- Problem to work on
Among the lines of the records below, count those with the word "routing". Reply with that number alone.
(Task material Opens)
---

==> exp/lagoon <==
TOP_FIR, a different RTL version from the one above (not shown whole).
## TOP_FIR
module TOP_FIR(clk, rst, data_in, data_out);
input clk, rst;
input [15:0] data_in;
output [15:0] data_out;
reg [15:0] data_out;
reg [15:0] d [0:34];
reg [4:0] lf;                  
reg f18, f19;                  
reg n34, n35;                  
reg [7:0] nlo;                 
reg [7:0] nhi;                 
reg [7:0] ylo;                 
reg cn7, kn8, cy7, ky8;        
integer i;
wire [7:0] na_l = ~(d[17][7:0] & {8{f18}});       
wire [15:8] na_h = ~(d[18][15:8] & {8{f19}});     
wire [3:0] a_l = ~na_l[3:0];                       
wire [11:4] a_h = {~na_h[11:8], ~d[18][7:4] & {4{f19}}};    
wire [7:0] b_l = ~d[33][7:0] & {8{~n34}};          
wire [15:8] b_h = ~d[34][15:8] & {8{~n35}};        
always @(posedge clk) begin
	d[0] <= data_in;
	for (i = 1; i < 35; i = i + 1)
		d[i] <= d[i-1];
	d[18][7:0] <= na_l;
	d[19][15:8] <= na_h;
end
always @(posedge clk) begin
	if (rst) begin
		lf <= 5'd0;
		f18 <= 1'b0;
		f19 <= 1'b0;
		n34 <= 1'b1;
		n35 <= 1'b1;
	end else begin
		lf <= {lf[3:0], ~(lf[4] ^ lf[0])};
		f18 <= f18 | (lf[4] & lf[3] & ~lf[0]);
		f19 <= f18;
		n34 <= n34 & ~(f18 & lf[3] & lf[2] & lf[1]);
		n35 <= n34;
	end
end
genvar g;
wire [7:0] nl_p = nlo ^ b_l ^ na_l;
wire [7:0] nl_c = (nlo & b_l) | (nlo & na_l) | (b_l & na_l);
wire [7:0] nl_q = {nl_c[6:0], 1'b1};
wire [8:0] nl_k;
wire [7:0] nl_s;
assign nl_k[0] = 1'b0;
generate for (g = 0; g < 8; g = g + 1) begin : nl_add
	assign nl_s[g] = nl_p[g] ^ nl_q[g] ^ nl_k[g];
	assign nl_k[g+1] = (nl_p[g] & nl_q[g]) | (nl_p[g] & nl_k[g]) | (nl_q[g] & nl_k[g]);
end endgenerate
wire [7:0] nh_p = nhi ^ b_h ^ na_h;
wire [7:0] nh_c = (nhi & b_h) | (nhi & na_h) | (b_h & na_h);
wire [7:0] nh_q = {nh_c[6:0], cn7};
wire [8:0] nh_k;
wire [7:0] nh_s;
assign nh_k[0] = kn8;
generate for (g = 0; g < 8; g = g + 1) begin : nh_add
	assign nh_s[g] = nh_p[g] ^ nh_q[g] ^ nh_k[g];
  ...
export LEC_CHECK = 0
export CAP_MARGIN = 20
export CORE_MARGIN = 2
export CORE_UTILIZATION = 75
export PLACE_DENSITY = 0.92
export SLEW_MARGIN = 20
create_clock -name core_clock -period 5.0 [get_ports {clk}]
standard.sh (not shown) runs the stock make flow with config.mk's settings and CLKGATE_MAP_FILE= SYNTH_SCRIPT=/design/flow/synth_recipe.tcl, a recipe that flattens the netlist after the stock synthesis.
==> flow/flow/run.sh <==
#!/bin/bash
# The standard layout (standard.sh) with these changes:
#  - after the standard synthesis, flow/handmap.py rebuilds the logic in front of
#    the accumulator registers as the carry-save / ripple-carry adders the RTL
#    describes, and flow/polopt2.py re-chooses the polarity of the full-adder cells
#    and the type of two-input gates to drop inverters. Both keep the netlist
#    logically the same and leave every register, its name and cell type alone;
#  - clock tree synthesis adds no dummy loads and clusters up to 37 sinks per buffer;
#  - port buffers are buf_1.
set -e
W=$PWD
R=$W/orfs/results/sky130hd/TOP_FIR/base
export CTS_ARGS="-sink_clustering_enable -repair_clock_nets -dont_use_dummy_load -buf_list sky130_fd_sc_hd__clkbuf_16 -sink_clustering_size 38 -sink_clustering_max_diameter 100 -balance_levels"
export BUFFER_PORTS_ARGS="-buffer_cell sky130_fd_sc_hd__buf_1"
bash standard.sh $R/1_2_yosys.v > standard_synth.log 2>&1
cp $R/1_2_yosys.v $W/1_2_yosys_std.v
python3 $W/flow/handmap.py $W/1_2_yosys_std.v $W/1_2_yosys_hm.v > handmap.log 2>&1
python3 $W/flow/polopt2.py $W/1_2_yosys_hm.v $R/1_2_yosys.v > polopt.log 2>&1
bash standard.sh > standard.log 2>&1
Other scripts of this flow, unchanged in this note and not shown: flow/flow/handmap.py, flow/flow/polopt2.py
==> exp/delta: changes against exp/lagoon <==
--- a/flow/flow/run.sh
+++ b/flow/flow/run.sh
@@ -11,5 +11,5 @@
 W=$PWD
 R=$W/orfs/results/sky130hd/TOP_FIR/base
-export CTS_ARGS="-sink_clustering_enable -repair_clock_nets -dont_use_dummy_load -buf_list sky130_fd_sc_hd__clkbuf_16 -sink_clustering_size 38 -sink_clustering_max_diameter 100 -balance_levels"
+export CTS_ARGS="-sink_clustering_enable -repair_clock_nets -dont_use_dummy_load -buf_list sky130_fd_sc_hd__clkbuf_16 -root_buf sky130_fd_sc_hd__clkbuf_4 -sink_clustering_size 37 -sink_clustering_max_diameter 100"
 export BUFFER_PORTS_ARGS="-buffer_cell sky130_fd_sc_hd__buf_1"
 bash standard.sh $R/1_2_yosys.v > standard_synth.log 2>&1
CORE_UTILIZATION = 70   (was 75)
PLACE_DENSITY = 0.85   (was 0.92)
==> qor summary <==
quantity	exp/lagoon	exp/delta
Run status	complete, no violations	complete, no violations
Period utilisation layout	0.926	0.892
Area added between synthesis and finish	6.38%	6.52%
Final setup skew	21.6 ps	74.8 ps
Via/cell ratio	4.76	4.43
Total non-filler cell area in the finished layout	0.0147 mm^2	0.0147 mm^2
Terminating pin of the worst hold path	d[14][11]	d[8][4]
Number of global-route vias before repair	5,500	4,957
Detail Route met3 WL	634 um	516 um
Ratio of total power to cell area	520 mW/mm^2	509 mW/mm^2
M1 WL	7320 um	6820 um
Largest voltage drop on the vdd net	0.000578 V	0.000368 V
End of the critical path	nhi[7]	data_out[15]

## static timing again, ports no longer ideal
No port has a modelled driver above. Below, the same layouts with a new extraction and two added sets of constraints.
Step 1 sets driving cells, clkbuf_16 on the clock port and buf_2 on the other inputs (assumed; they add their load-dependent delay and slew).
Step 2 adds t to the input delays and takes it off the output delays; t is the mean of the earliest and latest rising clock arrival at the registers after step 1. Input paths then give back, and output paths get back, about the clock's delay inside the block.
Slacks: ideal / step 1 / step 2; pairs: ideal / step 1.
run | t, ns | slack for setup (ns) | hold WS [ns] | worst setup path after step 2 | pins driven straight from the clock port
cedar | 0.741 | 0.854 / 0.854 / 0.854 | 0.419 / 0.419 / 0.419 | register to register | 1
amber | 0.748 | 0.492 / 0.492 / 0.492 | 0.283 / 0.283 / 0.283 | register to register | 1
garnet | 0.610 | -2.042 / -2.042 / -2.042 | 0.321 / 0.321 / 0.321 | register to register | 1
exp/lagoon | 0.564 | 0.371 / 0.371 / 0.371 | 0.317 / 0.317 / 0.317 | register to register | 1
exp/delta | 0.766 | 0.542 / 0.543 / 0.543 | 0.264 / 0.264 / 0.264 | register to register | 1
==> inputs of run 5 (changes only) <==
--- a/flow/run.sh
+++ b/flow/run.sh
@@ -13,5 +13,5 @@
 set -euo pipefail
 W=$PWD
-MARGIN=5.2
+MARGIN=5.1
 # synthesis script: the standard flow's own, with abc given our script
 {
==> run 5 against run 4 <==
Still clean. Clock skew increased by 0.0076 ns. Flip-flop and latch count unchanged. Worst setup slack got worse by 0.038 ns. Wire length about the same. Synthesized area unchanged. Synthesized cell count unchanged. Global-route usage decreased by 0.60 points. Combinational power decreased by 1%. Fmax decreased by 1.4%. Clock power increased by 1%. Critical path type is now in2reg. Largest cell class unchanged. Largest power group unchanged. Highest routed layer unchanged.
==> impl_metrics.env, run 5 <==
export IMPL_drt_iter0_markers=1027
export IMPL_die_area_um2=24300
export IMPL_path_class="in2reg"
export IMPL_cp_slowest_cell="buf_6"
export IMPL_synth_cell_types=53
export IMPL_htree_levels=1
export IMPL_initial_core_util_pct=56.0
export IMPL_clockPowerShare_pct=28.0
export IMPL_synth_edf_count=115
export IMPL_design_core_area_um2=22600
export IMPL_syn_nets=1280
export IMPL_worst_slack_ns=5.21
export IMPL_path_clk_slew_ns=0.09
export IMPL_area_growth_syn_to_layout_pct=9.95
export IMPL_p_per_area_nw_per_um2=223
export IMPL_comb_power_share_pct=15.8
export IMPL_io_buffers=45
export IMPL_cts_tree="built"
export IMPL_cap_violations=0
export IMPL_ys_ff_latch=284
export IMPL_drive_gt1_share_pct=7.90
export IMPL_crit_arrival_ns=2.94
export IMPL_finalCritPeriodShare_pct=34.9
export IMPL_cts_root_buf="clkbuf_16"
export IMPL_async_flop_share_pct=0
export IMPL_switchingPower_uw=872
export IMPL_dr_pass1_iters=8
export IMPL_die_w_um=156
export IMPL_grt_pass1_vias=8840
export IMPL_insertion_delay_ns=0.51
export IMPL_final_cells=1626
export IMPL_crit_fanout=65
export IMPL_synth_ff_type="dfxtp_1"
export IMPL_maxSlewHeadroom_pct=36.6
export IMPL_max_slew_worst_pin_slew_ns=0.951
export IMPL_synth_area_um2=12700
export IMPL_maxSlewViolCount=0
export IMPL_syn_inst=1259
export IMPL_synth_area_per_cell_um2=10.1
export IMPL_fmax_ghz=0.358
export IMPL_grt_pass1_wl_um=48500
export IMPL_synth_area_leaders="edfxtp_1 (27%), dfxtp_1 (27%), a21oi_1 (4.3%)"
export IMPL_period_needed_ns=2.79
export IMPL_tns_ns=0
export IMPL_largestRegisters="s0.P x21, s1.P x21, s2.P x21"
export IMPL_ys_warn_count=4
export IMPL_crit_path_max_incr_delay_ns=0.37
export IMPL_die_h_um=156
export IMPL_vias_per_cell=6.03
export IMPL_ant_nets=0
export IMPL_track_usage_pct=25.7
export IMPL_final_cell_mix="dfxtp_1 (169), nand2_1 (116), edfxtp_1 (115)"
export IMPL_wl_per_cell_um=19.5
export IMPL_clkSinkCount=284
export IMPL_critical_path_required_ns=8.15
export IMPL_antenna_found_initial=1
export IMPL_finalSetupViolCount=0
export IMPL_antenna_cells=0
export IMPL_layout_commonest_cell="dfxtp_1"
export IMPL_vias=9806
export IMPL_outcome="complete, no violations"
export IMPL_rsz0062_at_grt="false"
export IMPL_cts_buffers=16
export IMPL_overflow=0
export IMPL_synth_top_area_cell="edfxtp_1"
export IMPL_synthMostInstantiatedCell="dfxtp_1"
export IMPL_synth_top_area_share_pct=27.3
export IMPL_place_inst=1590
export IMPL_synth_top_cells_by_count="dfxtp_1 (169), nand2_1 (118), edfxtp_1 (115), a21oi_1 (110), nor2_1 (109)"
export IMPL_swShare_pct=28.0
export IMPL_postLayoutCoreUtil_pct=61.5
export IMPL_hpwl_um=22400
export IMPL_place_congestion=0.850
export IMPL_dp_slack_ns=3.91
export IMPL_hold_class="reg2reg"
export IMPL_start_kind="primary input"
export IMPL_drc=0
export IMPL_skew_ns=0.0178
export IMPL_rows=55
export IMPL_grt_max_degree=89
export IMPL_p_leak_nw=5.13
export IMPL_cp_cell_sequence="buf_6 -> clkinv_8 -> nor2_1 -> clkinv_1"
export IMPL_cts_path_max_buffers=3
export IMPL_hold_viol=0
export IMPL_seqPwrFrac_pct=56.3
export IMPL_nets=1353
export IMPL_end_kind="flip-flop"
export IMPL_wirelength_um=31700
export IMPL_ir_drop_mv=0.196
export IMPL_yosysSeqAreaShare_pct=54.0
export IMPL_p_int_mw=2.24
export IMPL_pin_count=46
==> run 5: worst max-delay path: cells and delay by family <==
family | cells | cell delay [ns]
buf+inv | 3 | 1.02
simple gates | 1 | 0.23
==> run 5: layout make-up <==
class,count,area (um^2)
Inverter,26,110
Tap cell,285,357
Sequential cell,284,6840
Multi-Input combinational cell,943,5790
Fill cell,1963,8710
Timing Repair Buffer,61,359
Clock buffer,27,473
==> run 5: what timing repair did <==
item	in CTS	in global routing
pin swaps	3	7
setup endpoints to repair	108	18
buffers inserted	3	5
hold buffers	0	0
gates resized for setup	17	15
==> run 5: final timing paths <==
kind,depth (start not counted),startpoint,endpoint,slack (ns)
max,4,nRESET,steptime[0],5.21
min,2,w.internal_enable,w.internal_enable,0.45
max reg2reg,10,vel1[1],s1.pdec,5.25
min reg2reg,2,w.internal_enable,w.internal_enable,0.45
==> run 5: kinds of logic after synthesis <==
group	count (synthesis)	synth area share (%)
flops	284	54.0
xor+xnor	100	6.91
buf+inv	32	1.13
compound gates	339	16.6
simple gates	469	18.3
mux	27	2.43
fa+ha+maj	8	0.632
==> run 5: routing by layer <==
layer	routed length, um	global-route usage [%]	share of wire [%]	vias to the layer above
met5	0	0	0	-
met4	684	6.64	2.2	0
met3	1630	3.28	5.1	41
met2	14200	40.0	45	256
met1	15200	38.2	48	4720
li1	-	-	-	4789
This is an optimization exercise on Yosys and OpenROAD, whose aim is small area, a short achievable clock period and few clock cycles, not a production implementation. Function was checked by simulation only, so behaviour that the tests miss may differ from the original. Power figures rest on the tool's default switching activity, not on a simulated workload.

===== constraint.sdc =====
create_clock -name core_clock -period 6.0 [get_ports {CLK}]
set_input_delay 1.2000 -clock core_clock [delete_from_list [all_inputs] [get_ports {CLK}]]
set_output_delay 1.2000 -clock core_clock [all_outputs]
set_load 0.01 [all_outputs]

===== config.mk =====
export PLATFORM = sky130hd
export DESIGN_NAME = JAM
export DESIGN_NICKNAME = JAM
export VERILOG_FILES = /design/flow/design.v
export SDC_FILE = /design/flow/constraint.sdc
export NUM_CORES = 4
export LEC_CHECK = 0
export ABC_CLOCK_PERIOD_IN_PS = 3000
export CAP_MARGIN = 20
export CORE_MARGIN = 2
export CORE_UTILIZATION = 40
export SETUP_SLACK_MARGIN = 3.1
export SLEW_MARGIN = 20

===== run.sh =====
#!/bin/bash
# synth_recipe.tcl (not shown) runs the flow's synth.tcl, then flattens the netlist and writes it again
# the make line also repeats each setting of config.mk as NAME=value (left out here)
make -C /OpenROAD-flow-scripts/flow DESIGN_CONFIG=/design/flow/config.mk WORK_HOME=/design/flow/orfs CLKGATE_MAP_FILE= SYNTH_SCRIPT=/design/flow/synth_recipe.tcl finish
(Task material Closes)
- Finished exercise
2